L'invention concerne des procédés pour augmenter la réactivité de la rétine à la lumière chez un sujet, comme un sujet souffrant de dégénérescence de la rétine. Les procédés divulgués incluent l'administration d'un ou de plusieurs composés qui diminuent ou inhibent la signalisation de l'acide γ-aminobutyrique (GABA) chez un sujet avec dégénérescence de la rétine. Dans certaines formes de réalisation, les procédés incluent la sélection d'un sujet avec dégénérescence de la rétine et l'administration d'un antagoniste du récepteur d'acide γ-aminobutyrique C (GABAC) au sujet. Dans un exemple, l'antagoniste du récepteur GABAC est l'acide (1,2,5,6-tétrahydropyridin-4yl)méthylphosphinique (TPMPA).
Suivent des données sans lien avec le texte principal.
`config.mk`:
```
export PLATFORM = sky130hd
export DESIGN_NAME = idx_nvram
export DESIGN_NICKNAME = d
export VERILOG_FILES = /design/src/rtl/idx_nvram_pkg.sv /design/src/rtl/idx_nvram_ptr.sv /design/src/rtl/idx_nvram_lock.sv /design/src/rtl/idx_nvram_store.sv /design/src/rtl/idx_nvram.sv
export SDC_FILE = /design/constraint.sdc
export NUM_CORES = 2
export LEC_CHECK = 0
export BUFFER_PORTS_ARGS = -buffer_cell sky130_fd_sc_hd__buf_2
export CELL_PAD_IN_SITES_DETAIL_PLACEMENT = 0
export CELL_PAD_IN_SITES_GLOBAL_PLACEMENT = 1
export CORE_MARGIN = 2
export CORE_UTILIZATION = 55
export DETAILED_ROUTE_END_ITERATION = 8
export HOLD_SLACK_MARGIN = 0.08
export MAX_ROUTING_LAYER = met4
export PLACE_DENSITY_LB_ADDON = 0.1
export SLEW_MARGIN = 20
export SYNTH_ARGS = -nofsm -noshare
export SYNTH_HDL_FRONTEND = slang
export SYNTH_SLANG_ARGS = --single-unit
```
`constraint.sdc`:
```
create_clock -name clk -period 4.64 [get_ports clk]
set_input_delay 0.232 -clock clk [delete_from_list [all_inputs] [get_ports clk]]
set_output_delay 0.232 -clock clk [all_outputs]
set_load 0.01 [all_outputs]
```
`src/rtl/idx_nvram_pkg.sv`:
```
package idx_nvram_pkg;

  typedef enum logic [1:0] {
    OFF_PTR_LO = 2'd0,
    OFF_PTR_HI = 2'd1,
    OFF_SPARE  = 2'd2,
    OFF_DATA   = 2'd3
  } port_off_e;

  localparam logic [7:0] IDLE_BYTE = 8'hFF;

  // True when address a lies in [base, base+span)
  function automatic logic in_window(input logic [31:0] a,
                                     input int unsigned base,
                                     input int unsigned span);
    return (a >= base) && (a < base + span);
  endfunction

  // True when address a falls inside a memory of the given size
  function automatic logic in_memory(input logic [31:0] a,
                                     input int unsigned size);
    return a < size;
  endfunction

  // One-hot mask for selected lock bit
  function automatic logic [31:0] sel_mask(input int unsigned sel);
    return 32'd1 << sel;
  endfunction

endpackage

```
`src/rtl/idx_nvram_ptr.sv`:
```
module idx_nvram_ptr
  import idx_nvram_pkg::*;
#(
  parameter int BYTE_W = 8,
  parameter int PTR_W  = 16
) (
  input  logic              clk,
  input  logic              rst,
  input  logic              wr,
  input  logic [1:0]        off,
  input  logic [BYTE_W-1:0] wdata,
  output logic [PTR_W-1:0]  ptr
);
  localparam int HI_W = PTR_W - BYTE_W;

  logic lo_load, hi_load, ptr_clear;
  assign lo_load   = wr && (off == OFF_PTR_LO);
  assign hi_load   = wr && (off == OFF_PTR_HI);
  assign ptr_clear = wr && (off == OFF_DATA);

  always_ff @(posedge clk) begin
    if (rst) begin
      ptr <= '0;
    end else if (lo_load) begin
      ptr[BYTE_W-1:0] <= wdata;
    end else if (hi_load) begin
      ptr[PTR_W-1:BYTE_W] <= HI_W'(wdata);
    end else if (ptr_clear) begin
      ptr <= '0;
    end
  end

  AST_LO_LOAD: assert property (@(posedge clk) disable iff (rst)
    lo_load |=> (ptr[BYTE_W-1:0] == $past(wdata)) &&
                (ptr[PTR_W-1:BYTE_W] == $past(ptr[PTR_W-1:BYTE_W])));
  AST_HI_LOAD: assert property (@(posedge clk) disable iff (rst)
    hi_load |=> (ptr[PTR_W-1:BYTE_W] == HI_W'($past(wdata))) &&
                (ptr[BYTE_W-1:0] == $past(ptr[BYTE_W-1:0])));
  AST_PTR_AUTOCLEAR: assert property (@(posedge clk) disable iff (rst)
    ptr_clear |=> ptr == '0);
  AST_PTR_QUIET: assert property (@(posedge clk) disable iff (rst)
    !wr |=> $stable(ptr));
  AST_PTR_RESET: assert property (@(posedge clk) disable iff (rst)
    $past(rst) |-> ptr == '0);
endmodule

```
`src/rtl/idx_nvram_lock.sv`:
```
module idx_nvram_lock
  import idx_nvram_pkg::*;
#(
  parameter int LOCKS     = 2,
  parameter int SEL_W     = 1,
  parameter int PTR_W     = 16,
  parameter int LOCK_BASE = 32,
  parameter int LOCK_SPAN = 16
) (
  input  logic             clk,
  input  logic             rst,
  input  logic             flip,
  input  logic [SEL_W-1:0] sel,
  input  logic [PTR_W-1:0] ptr,
  output logic [LOCKS-1:0] lock_q,
  output logic             blocked
);
  logic [LOCKS-1:0] hit;
  logic [LOCKS-1:0] flip_mask;

  assign flip_mask = flip ? LOCKS'(sel_mask(int'(sel))) : '0;

  always_ff @(posedge clk) begin
    if (rst) lock_q <= '0;
    else     lock_q <= lock_q ^ flip_mask;
  end

  for (genvar k = 0; k < LOCKS; k++) begin : g_win
    assign hit[k] = lock_q[k] &&
      in_window(32'(ptr), LOCK_BASE + k * LOCK_SPAN, LOCK_SPAN);
  end

  assign blocked = |hit;

  AST_TOGGLE_ONE_BIT: assert property (@(posedge clk) disable iff (rst)
    flip |=> $countones(lock_q ^ $past(lock_q)) == 1);
  AST_NO_FLIP_HOLD: assert property (@(posedge clk) disable iff (rst)
    !flip |=> $stable(lock_q));
  AST_LOCK_RESET: assert property (@(posedge clk) disable iff (rst)
    $past(rst) |-> lock_q == '0);
endmodule

```
`src/rtl/idx_nvram_store.sv`:
```
module idx_nvram_store
  import idx_nvram_pkg::*;
#(
  parameter int MEM_BYTES = 256,
  parameter int BYTE_W    = 8,
  parameter int PTR_W     = 16
) (
  input  logic              clk,
  input  logic              wen,
  input  logic [PTR_W-1:0]  ptr,
  input  logic [BYTE_W-1:0] wdata,
  output logic              in_range,
  output logic [BYTE_W-1:0] rbyte
);
  localparam int IDX_W = (MEM_BYTES > 1) ? $clog2(MEM_BYTES) : 1;

  logic [BYTE_W-1:0] mem [MEM_BYTES];
  logic [IDX_W-1:0]  idx;
  logic              mem_wen;

  assign in_range = in_memory(32'(ptr), MEM_BYTES);
  assign idx      = IDX_W'(ptr);
  assign mem_wen  = wen && in_range;
  assign rbyte    = in_range ? mem[idx] : BYTE_W'(IDLE_BYTE);

  always_ff @(posedge clk) begin
    if (mem_wen) mem[idx] <= wdata;
  end

  AST_WRITE_LANDS: assert property (@(posedge clk)
    mem_wen |=> mem[$past(idx)] == $past(wdata));
endmodule

```
`src/rtl/idx_nvram.sv`:
```
module idx_nvram
  import idx_nvram_pkg::*;
#(
  parameter int MEM_BYTES = 256,
  parameter int LOCKS     = 2,
  parameter int LOCK_BASE = 32,
  parameter int LOCK_SPAN = 16
) (
  input  logic       clk,
  input  logic       rst,
  input  logic [1:0] port_off,
  input  logic [7:0] wr_data,
  input  logic       port_rd,
  input  logic       port_wr,
  input  logic       lock_flip,
  input  logic [0:0] lock_sel,
  output logic [7:0] rd_data
);
  localparam int BYTE_W = 8;
  localparam int PTR_W  = 2 * BYTE_W;
  localparam int SEL_W  = 1;

  logic [PTR_W-1:0]  ptr;
  logic [LOCKS-1:0]  lock_q;
  logic              blocked;
  logic              in_range;
  logic [BYTE_W-1:0] rbyte;
  logic              data_wr, data_rd, store_wen;

  assign data_wr   = port_wr && (port_off == OFF_DATA);
  assign data_rd   = port_rd && (port_off == OFF_DATA);
  assign store_wen = data_wr && !blocked;

  idx_nvram_ptr #(.BYTE_W(BYTE_W), .PTR_W(PTR_W)) u_ptr (
    .clk(clk), .rst(rst), .wr(port_wr), .off(port_off),
    .wdata(wr_data), .ptr(ptr)
  );

  idx_nvram_lock #(
    .LOCKS(LOCKS), .SEL_W(SEL_W), .PTR_W(PTR_W),
    .LOCK_BASE(LOCK_BASE), .LOCK_SPAN(LOCK_SPAN)
  ) u_lock (
    .clk(clk), .rst(rst), .flip(lock_flip), .sel(lock_sel),
    .ptr(ptr), .lock_q(lock_q), .blocked(blocked)
  );

  idx_nvram_store #(
    .MEM_BYTES(MEM_BYTES), .BYTE_W(BYTE_W), .PTR_W(PTR_W)
  ) u_store (
    .clk(clk), .wen(store_wen), .ptr(ptr), .wdata(wr_data),
    .in_range(in_range), .rbyte(rbyte)
  );

  always_ff @(posedge clk) begin
    if (rst) begin
      rd_data <= IDLE_BYTE;
    end else if (port_rd) begin
      rd_data <= (data_rd && !blocked) ? rbyte : IDLE_BYTE;
    end
  end

  AST_SPARE_OFF_RD: assert property (@(posedge clk) disable iff (rst)
    (port_rd && port_off != OFF_DATA) |=> rd_data == 8'hFF);
  AST_LOCKED_RD: assert property (@(posedge clk) disable iff (rst)
    (data_rd && blocked) |=> rd_data == 8'hFF);
  AST_OOR_RD: assert property (@(posedge clk) disable iff (rst)
    (data_rd && !in_range) |=> rd_data == 8'hFF);
  AST_RD_HOLD: assert property (@(posedge clk) disable iff (rst)
    !port_rd |=> $stable(rd_data));
  AST_RD_RESET: assert property (@(posedge clk) disable iff (rst)
    $past(rst) |-> rd_data == 8'hFF);
endmodule

```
Dans d'autres formes de réalisation, les procédés incluent la sélection d'un sujet avec dégénérescence de la rétine et l'administration d'un antagoniste du récepteur métabotrope au glutamate (mGluR) au sujet. Dans un exemple, l'antagoniste de mGluR est un antagoniste du récepteur mGlu1 (par exemple, JNJ16259685).
PCT/US2012/038432 2012-02-24 2012-05-17 Procédés d'augmentation de la réactivité à la lumière chez un sujet avec dégénérescence de la rétine WO2013126088A1 (fr)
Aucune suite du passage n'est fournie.